*** Begin section ***
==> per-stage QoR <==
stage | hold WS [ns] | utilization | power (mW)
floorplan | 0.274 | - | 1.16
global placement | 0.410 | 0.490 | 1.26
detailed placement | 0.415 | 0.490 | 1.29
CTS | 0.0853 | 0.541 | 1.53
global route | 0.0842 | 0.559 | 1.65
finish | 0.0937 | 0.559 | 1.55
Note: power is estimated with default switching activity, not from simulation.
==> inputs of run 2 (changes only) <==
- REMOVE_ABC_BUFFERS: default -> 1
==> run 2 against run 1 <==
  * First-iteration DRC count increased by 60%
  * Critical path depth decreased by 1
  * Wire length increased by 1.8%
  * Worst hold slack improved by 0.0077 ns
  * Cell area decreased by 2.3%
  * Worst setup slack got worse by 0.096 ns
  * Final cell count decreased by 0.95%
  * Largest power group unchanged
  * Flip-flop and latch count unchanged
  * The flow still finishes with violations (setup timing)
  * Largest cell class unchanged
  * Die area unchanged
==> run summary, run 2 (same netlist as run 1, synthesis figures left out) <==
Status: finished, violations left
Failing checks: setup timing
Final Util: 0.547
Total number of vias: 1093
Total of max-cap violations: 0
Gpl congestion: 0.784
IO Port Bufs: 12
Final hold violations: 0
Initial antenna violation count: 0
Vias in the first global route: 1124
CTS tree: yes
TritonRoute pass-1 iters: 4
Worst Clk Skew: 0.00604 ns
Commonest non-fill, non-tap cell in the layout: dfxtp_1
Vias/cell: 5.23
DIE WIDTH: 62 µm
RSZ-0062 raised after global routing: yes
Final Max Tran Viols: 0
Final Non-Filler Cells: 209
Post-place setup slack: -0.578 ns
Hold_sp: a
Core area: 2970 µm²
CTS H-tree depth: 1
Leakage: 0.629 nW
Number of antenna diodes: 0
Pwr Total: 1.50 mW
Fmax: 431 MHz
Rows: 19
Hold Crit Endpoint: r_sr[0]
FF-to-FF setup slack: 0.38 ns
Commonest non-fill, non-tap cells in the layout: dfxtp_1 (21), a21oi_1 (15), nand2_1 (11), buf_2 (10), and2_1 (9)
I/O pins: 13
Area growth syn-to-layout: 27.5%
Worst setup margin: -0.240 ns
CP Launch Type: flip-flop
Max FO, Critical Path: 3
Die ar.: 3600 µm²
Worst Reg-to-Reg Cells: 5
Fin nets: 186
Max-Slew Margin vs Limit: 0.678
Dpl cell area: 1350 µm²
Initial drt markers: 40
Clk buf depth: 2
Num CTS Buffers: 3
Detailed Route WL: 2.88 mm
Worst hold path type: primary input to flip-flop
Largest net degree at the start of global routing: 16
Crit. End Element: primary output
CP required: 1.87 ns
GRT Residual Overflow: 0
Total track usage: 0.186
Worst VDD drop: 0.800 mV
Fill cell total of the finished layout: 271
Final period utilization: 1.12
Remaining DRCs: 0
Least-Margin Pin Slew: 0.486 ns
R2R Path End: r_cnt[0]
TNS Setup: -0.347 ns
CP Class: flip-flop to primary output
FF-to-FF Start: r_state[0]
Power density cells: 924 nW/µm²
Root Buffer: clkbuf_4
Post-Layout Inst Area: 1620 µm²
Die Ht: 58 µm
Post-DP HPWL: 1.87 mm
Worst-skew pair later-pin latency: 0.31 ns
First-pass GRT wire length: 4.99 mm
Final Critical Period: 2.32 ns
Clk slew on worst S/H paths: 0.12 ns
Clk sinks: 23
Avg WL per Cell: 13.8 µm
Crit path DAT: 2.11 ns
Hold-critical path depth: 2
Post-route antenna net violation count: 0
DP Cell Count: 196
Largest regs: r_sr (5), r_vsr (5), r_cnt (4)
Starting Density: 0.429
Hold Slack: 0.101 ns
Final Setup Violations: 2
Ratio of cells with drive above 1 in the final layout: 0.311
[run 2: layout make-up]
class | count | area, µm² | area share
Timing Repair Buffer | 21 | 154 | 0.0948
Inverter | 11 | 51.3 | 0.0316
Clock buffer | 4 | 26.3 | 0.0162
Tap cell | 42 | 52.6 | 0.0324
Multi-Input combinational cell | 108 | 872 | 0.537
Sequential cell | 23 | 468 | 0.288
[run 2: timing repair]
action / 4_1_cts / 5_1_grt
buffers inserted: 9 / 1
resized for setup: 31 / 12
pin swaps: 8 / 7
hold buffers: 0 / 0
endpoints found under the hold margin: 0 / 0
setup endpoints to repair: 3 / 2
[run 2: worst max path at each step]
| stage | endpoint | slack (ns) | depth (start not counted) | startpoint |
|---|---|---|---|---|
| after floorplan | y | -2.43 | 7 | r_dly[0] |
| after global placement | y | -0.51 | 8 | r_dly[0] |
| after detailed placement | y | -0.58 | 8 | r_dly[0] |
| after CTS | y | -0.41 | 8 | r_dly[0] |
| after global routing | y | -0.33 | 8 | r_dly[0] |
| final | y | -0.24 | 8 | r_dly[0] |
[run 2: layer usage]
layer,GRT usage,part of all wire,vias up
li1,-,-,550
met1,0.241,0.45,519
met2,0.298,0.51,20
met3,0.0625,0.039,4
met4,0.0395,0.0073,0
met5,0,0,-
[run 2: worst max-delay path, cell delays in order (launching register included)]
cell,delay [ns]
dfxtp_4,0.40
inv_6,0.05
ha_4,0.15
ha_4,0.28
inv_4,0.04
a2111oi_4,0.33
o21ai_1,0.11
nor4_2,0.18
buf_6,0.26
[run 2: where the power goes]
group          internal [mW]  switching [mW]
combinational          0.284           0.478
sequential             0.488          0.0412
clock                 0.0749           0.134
File: src/rtl/hazard_unit_mc.sv
// Hazard unit for the 5-stage RISC-V pipeline: forwarding, load-use, branch flush,
// multi-cycle MUL/DIV tracking and memory wait states. Optional HAZARD_PERF_CNT_EN adds perf counters.
module hazard_unit_mc #(
    parameter int REG_AW     = 5,
    parameter int MD_LATENCY = 4,
    parameter int CNT_W      = 4
) (
    input  logic              clk,
    input  logic              rst_n,
    input  logic [REG_AW-1:0] Rs1D,
    input  logic [REG_AW-1:0] Rs2D,
    input  logic [REG_AW-1:0] Rs1E,
    input  logic [REG_AW-1:0] Rs2E,
    input  logic [REG_AW-1:0] RdE,
    input  logic [REG_AW-1:0] RdM,
    input  logic [REG_AW-1:0] RdW,
    input  logic              PCSrcE,
    input  logic              ResultSrcE0,
    input  logic              MdOpE,
    input  logic              RegWriteM,
    input  logic              RegWriteW,
    input  logic              MemReadyM,
    output logic [1:0]        ForwardAE,
    output logic [1:0]        ForwardBE,
    output logic              StallF,
    output logic              StallD,
    output logic              StallE,
    output logic              StallM,
    output logic              FlushD,
    output logic              FlushE,
    output logic              FlushM,
    output logic              FlushW,
`ifdef HAZARD_PERF_CNT_EN
    output logic              MdBusy,
    output logic [31:0]       StallCycles,
    output logic [31:0]       FlushCount
`else
    output logic              MdBusy
`endif
);

    typedef enum logic {IDLE, BUSY} md_state_t;

    md_state_t        state, state_n;
    logic [CNT_W-1:0] cnt, cnt_n;
    logic             mem_stall, md_stall, lw_stall, branch, lw_eff;

    function automatic logic [1:0] fwd_sel(
        input logic [REG_AW-1:0] rs,
        input logic [REG_AW-1:0] rdm,
        input logic [REG_AW-1:0] rdw,
        input logic              wm,
        input logic              ww
    );
        if (rs == '0)             return 2'b00;
        else if (wm && rs == rdm) return 2'b10;
        else if (ww && rs == rdw) return 2'b01;
        else                      return 2'b00;
    endfunction

    assign mem_stall = !MemReadyM;
    assign md_stall  = (state == IDLE && MdOpE) || (state == BUSY && cnt != '0);
    assign lw_stall  = ResultSrcE0 && (RdE != '0) && (Rs1D == RdE || Rs2D == RdE);
    assign branch    = PCSrcE && !mem_stall && !md_stall;
    // A load-use stall is pointless while E is held or the D instruction is being flushed.
    assign lw_eff    = lw_stall && !mem_stall && !md_stall && !branch;

    always_ff @(posedge clk) begin
        if (!rst_n) begin
            state <= IDLE;
            cnt   <= '0;
        end else begin
            state <= state_n;
            cnt   <= cnt_n;
        end
    end

    always_comb begin
        state_n = state;
        cnt_n   = cnt;
        case (state)
            IDLE: if (MdOpE && !mem_stall) begin
                state_n = BUSY;
                cnt_n   = CNT_W'(MD_LATENCY - 2);
            end
            BUSY: if (!mem_stall) begin
                if (cnt == '0) state_n = IDLE;
                else           cnt_n   = cnt - 1'b1;
            end
            default: state_n = IDLE;
        endcase
    end

    always_comb begin
        ForwardAE = 2'b00;
        ForwardBE = 2'b00;
        StallF    = 1'b0;
        StallD    = 1'b0;
        StallE    = 1'b0;
        StallM    = 1'b0;
        FlushD    = 1'b1;
        FlushE    = 1'b1;
        FlushM    = 1'b1;
        FlushW    = 1'b1;
        MdBusy    = 1'b0;
        if (rst_n) begin
            ForwardAE = fwd_sel(Rs1E, RdM, RdW, RegWriteM, RegWriteW);
            ForwardBE = fwd_sel(Rs2E, RdM, RdW, RegWriteM, RegWriteW);
            StallF    = mem_stall || md_stall || lw_eff;
            StallD    = mem_stall || md_stall || lw_eff;
            StallE    = mem_stall || md_stall;
            StallM    = mem_stall;
            FlushD    = branch;
            FlushE    = branch || lw_eff;
            FlushM    = !mem_stall && md_stall;
            FlushW    = mem_stall;
            MdBusy    = (state == BUSY);
        end
    end

`ifdef HAZARD_PERF_CNT_EN
    always_ff @(posedge clk) begin
        if (!rst_n) begin
            StallCycles <= '0;
            FlushCount  <= '0;
        end else begin
            if (StallF && StallCycles != '1) StallCycles <= StallCycles + 32'd1;
            if (FlushD && FlushCount  != '1) FlushCount  <= FlushCount + 32'd1;
        end
    end
`endif

endmodule

File: config.mk
export PLATFORM = sky130hd
export DESIGN_NAME = hazard_unit_mc
export DESIGN_NICKNAME = d
export VERILOG_FILES = /design/src/rtl/hazard_unit_mc.sv
export SDC_FILE = /design/constraint.sdc
export NUM_CORES = 1
export LEC_CHECK = 0
export ABC_AREA = 0
export BUFFER_PORTS_ARGS = -buffer_cell sky130_fd_sc_hd__buf_2
export CAP_MARGIN = 20
export CORE_ASPECT_RATIO = 1.4
export CORE_MARGIN = 4
export CORE_UTILIZATION = 36
export CTS_CLUSTER_DIAMETER = 120
export DETAILED_ROUTE_END_ITERATION = 8
export GPL_TIMING_DRIVEN = 0
export PLACE_DENSITY = 0.76
export SYNTH_ARGS = -nofsm -noshare
export SYNTH_HDL_FRONTEND = slang
export SYNTH_SLANG_ARGS = --single-unit
File: constraint.sdc
create_clock -name clk -period 1.3 [get_ports clk]
set_input_delay 0.065 -clock clk [delete_from_list [all_inputs] [get_ports clk]]
set_output_delay 0.065 -clock clk [all_outputs]
set_load 0.005 [all_outputs]
### Yosys cells after proc, flatten, opt, wreduce, memory -nomap -nowiden

Cells that the tools add are included.

| storage, ports and cells | value |
|---|---|
| register bits after elaboration | 5 |
| latch bits | 0 |
| memory bits (writable) | 0 |
| ROM bits | 0 |
| input port bits | 43 |
| output and inout port bits | 13 |
| logic and storage cells | 66 |
| memories kept | 0 |

| cells by class | value |
|---|---|
| add/sub/neg operators | 1 |
| multiply operators | 0 |
| divide/modulo/power cells | 0 |
| order comparisons | 0 |
| equality and inequality tests | 9 |
| shift operators | 0 |
| muxes and demuxes | 24 |
| bitwise operators | 1 |
| reductions and logical operators | 29 |

Operator list:

| cell | count |
|---|---|
| $eq 5x5->1 | 6 |
| $logic_and 1x1->1 | 15 |
| $mux 1 | 13 |
| $mux 2 | 6 |
| $mux 4 | 3 |
| $logic_not 5->1 | 2 |
| $pmux 4 s2 | 1 |
| $logic_or 1x1->1 | 5 |
| $reduce_bool 5->1 | 1 |
| $logic_not 4->1 | 1 |
| $ne 2x2->1 const B | 2 |
| $reduce_bool 4->1 | 1 |
| $sub 4x1->4 const B | 1 |
| $logic_not 1->1 | 3 |
| $reduce_and 3->1 | 1 |
| $ne 2x1->1 const B | 1 |
| $pmux 1 s2 | 1 |
| $not 1->1 | 1 |

### Longest topological paths before layout

| logic depth | value |
|---|---|
| depth in word-level cells | 9 |
| mapped depth | 7 |

### Least setup slack after synthesis

OpenSTA, ideal clock, no wires.

| timing | value |
|---|---|
| path type | register -> output |
| start | register cnt[0] |
| end | output StallF |
| arrival time | 1358 ps |
| setup slack | -123 ps |
| cell stages (with the launch flop) | 8 |
| buffers on the path | 1 |
| cells stage by stage | dfxtp_1 > inv_1 > ha_1 > and4bb_1 > o21ai_1 > nand2_1 > o41ai_1 > buf_4 |

| between the ends | value |
|---|---|
| cells in the longest elaborated chain, start to end | 9 |

RTL lines:

| element | line | RTL |
|---|---|---|
| from (decl) | 45 | `logic [CNT_W-1:0] cnt, cnt_n;` |
| from (signal assigned) | 74 | `cnt <= cnt_n;` |
| $reduce_bool 4->1 (*) | 62 | `assign md_stall = (state == IDLE && MdOpE) \|\| (state == BUSY && cnt != '0);` |
| $logic_and 1x1->1 (*) | 62 |  |
| $logic_or 1x1->1 (*) | 62 |  |
| $logic_not 1->1 | 64, 66 |  |
| $logic_and 1x1->1 | 64 | `assign branch = PCSrcE && !mem_stall && !md_stall;` |
| $logic_not 1->1 | 66 | `assign lw_eff = lw_stall && !mem_stall && !md_stall && !branch;` |
| $logic_and 1x1->1 | 66 |  |
| $logic_or 1x1->1 (*) | -- |  |
| $mux 1 (*) | -- |  |
| to (decl) | 25 | `output logic StallF,` |

Every way passes the cells marked *; elsewhere a longest branch is shown, timed or not.

### Worst setup path after layout

| timing | value |
|---|---|
| start | register cnt[1] |
| end | output StallF |

| between the ends | value |
|---|---|
| cells in the longest elaborated chain, start to end | 9 |

RTL lines:

| element | line | RTL |
|---|---|---|
| $reduce_bool 4->1 (*) | 62 |  |
| $logic_and 1x1->1 (*) | 62 |  |
| $logic_or 1x1->1 (*) | 62 |  |
| $logic_not 1->1 | 64, 66 |  |
| $logic_and 1x1->1 | 64 |  |
| $logic_not 1->1 | 66 |  |
| $logic_and 1x1->1 | 66 |  |
| $logic_or 1x1->1 (*) | 109 | `StallF = mem_stall \|\| md_stall \|\| lw_eff;` |
| $mux 1 (*) | 106 | `if (rst_n) begin` |

Marked as above.

==> results.json <==
{
  "dr.pass1.iters": 4,
  "cp_data_arrival_time_ns": 1.60,
  "cap_viol_max_count": 0,
  "hold_buffers": 0,
  "power_density_nw_per_um2": 608,
  "post_dp_cell_area_um2": 1060,
  "final_common_cell": "buf_2",
  "grt_max_degree": 11,
  "synth-edff-count": 0,
  "final_cell_mix": "55 x buf_2, 18 x xor2_1, 12 x xnor2_1",
  "die_height_um": 61.8,
  "drive_gt1_share_pct": 55.7,
  "seq_area_frac_synth_pct": 13.5,
  "cp-end-kind": "primary output",
  "swShare_pct": 36.4,
  "cp.required_ns": 1.24,
  "gr-total-overflow": 0,
  "pre_cts_ws_ns": -0.211,
  "multi_input_area_um2": 689,
  "synth-seq-cells": 5,
  "max_slew_margin_pct": 74.3,
  "syn-mean-instance-area_um2": 7.58,
  "ctsHtreeMaxLevel": 1,
  "grt_setup_unrepaired": "yes",
  "violations": "negative setup slack",
  "timing.final.ws_setup_ns": -0.364,
  "min_period_over_period_pct": 128,
  "final_util_pct": 62.8,
  "start_util_pct": 37.7,
  "synthFlopType": "dfxtp_1",
  "syn_nets": 143,
  "track_usage_pct": 17.3,
  "setup_tns_ns": -3.04,
  "clockRootBuffer": "clkbuf_4",
  "power.switching_mw": 0.274,
  "insertion_delay_ns": 0.26,
  "grt_pass1_vias": 882,
  "ir_drop_mv": 0.348,
  "clk_pin_slew_ns": 0.05,
  "ant_nets": 0,
  "antennaDiodeCount": 0,
  "maxSlewViolCount": 0,
  "die-area_um2": 2870,
  "die_w_um": 46.4,
  "intPower_mw": 0.480,
  "num_vias": 974,
  "cts_buffer_depth": 2,
  "fin_cells": 188,
  "holdWs_ns": 0.142,
  "start_kind": "flop",
  "final_area_um2": 1240,
  "nNetsFinal": 213,
  "drc": 0,
  "hpwlAfterDp_mm": 1.97,
  "cts_made_buffers": 3,
  "fillers": 193,
  "clkSinkCount": 5,
  "yosysWarnings": 0,
  "p_clk_share_pct": 26.3,
  "seqPwrFrac_pct": 22.6,
  "grt_antenna_before_repair": 0,
  "setup_viol": 11,
  "area_growth_pct": 66.8,
  "grt_pass1_wl_mm": 3.59,
  "tightest_slew_ns": 0.386,
  "leakagePower_nw": 0.587,
  "period_needed_ns": 1.66,
  "fmax_mhz": 601,
  "seqCellArea_um2": 103,
  "final_hold_viol_count": 0,
  "io_pins": 56,
  "crit_type": "flop to primary output",
  "dp_cells": 174,
  "cts_tree": "built",
  "vias_per_cell": 5.18,
  "coreArea_um2": 1970,
  "drtIter0Drc": 39,
  "combinationalPowerShare_pct": 51.1,
  "clock_skew_ns": 0.00150,
  "wirelength_mm": 2.51,
  "routedWlPerCell_um": 13.4,
  "status": "finished with violations",
  "synth_cell_types": 34,
  "async_reset_ff_share_pct": 0,
  "hold_path.class": "input pin to flop",
  "worstPathMaxFanout": 3,
  "synth_cells": 98,
  "syn_area_um2": 743,
  "finalPower_mw": 0.754,
  "port_buffers": 55,
  "place_congestion": 0.855,
  "rows": 19
}
[synth_stat cells, types with 2 or more instances]
library cell	n	area share, %
dfxtp_1	5	13
inv_1	5	2.5
o21ai_1	2	1.3
and3_1	2	1.7
nand4_1	2	1.7
nor3b_1	2	2.0
nand3_1	4	2.7
o21ai_0	3	2.0
a21oi_1	3	2.0
xor2_1	18	21
nor4_1	5	4.2
xnor2_1	12	14
nand2_1	4	2.0
nor2_1	9	4.5
ha_1	2	3.4
or4_1	2	2.0
[final timing paths]
check	depth (start not counted)	slack (ns)	startpoint	endpoint
max	8	-0.36	cnt[1]$_SDFFE_PN0P_	StallF
min	3	0.14	MemReadyM	state$_SDFF_PN0_
max reg2reg	8	-0.30	cnt[1]$_SDFFE_PN0P_	cnt[1]$_SDFFE_PN0P_
min reg2reg	2	0.52	cnt[3]$_SDFFE_PN0P_	cnt[3]$_SDFFE_PN0P_
[sequential cells by signal, indices dropped and copies added (netlist names)]
register / flops
cnt: 4
state: 1
[metal layers]
layer  routed length [um]  up-vias  GRT usage [%]
li1                     -      483              -
met1                  875      451           17.4
met2                 1400       36           34.1
met3                  198        4           1.44
met4                   36        0           8.54
met5                    0        -              0
[final cells by class]
| type | instances | area share (%) |
|---|---|---|
| buffer | 2 | 1.01 |
| clock buffer | 4 | 2.12 |
| inverter | 5 | 1.51 |
| multi-input combinational | 86 | 55.6 |
| sequential | 5 | 8.27 |
| tap | 21 | 2.12 |
| timing repair buffer | 65 | 29.4 |
[what timing repair did]
item	CTS	global route
setup endpoints to repair	10	12
buffers inserted	6	4
cloned	0	0
resized for setup	12	10
pin swaps	10	5
[power groups by stage]
stage | clock network [mW] | registers, mW | logic [mW]
floorplan | 0 | 0.172 | 0.162
global placement | 0 | 0.174 | 0.298
detailed placement | 0 | 0.174 | 0.309
CTS | 0.201 | 0.170 | 0.352
global route | 0.215 | 0.171 | 0.423
finish | 0.198 | 0.170 | 0.385
[worst max-delay path, stage by stage (launching register included)]
cell and delay, ns:
dfxtp_2 0.33, inv_2 0.04, ha_2 0.16, and4bb_2 0.24, o21ai_4 0.15, nand2_2 0.10, o41ai_4 0.07, buf_4 0.17
buf_6 0.08
[kinds of logic after synthesis]
logic type	after synthesis	synth area share (%)
flip-flops	5	13.5
AND/OR/NAND/NOR	40	31.5
buffers and inverters	7	4.21
AO/OA/AOI/OAI	14	12.1
adder cells (fa/ha/maj)	2	3.37
XOR/XNOR	30	35.4
Power figures use the tool's default switching activity.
*** End section ***
Each line from the top of the records through the one with "decreased by 2.3%" should be returned exactly. Leave out everything else.

* Finished exercise:
==> per-stage QoR <==
stage | hold WS [ns] | utilization | power (mW)
floorplan | 0.274 | - | 1.16
global placement | 0.410 | 0.490 | 1.26
detailed placement | 0.415 | 0.490 | 1.29
CTS | 0.0853 | 0.541 | 1.53
global route | 0.0842 | 0.559 | 1.65
finish | 0.0937 | 0.559 | 1.55
Note: power is estimated with default switching activity, not from simulation.
==> inputs of run 2 (changes only) <==
- REMOVE_ABC_BUFFERS: default -> 1
==> run 2 against run 1 <==
  * First-iteration DRC count increased by 60%
  * Critical path depth decreased by 1
  * Wire length increased by 1.8%
  * Worst hold slack improved by 0.0077 ns
  * Cell area decreased by 2.3%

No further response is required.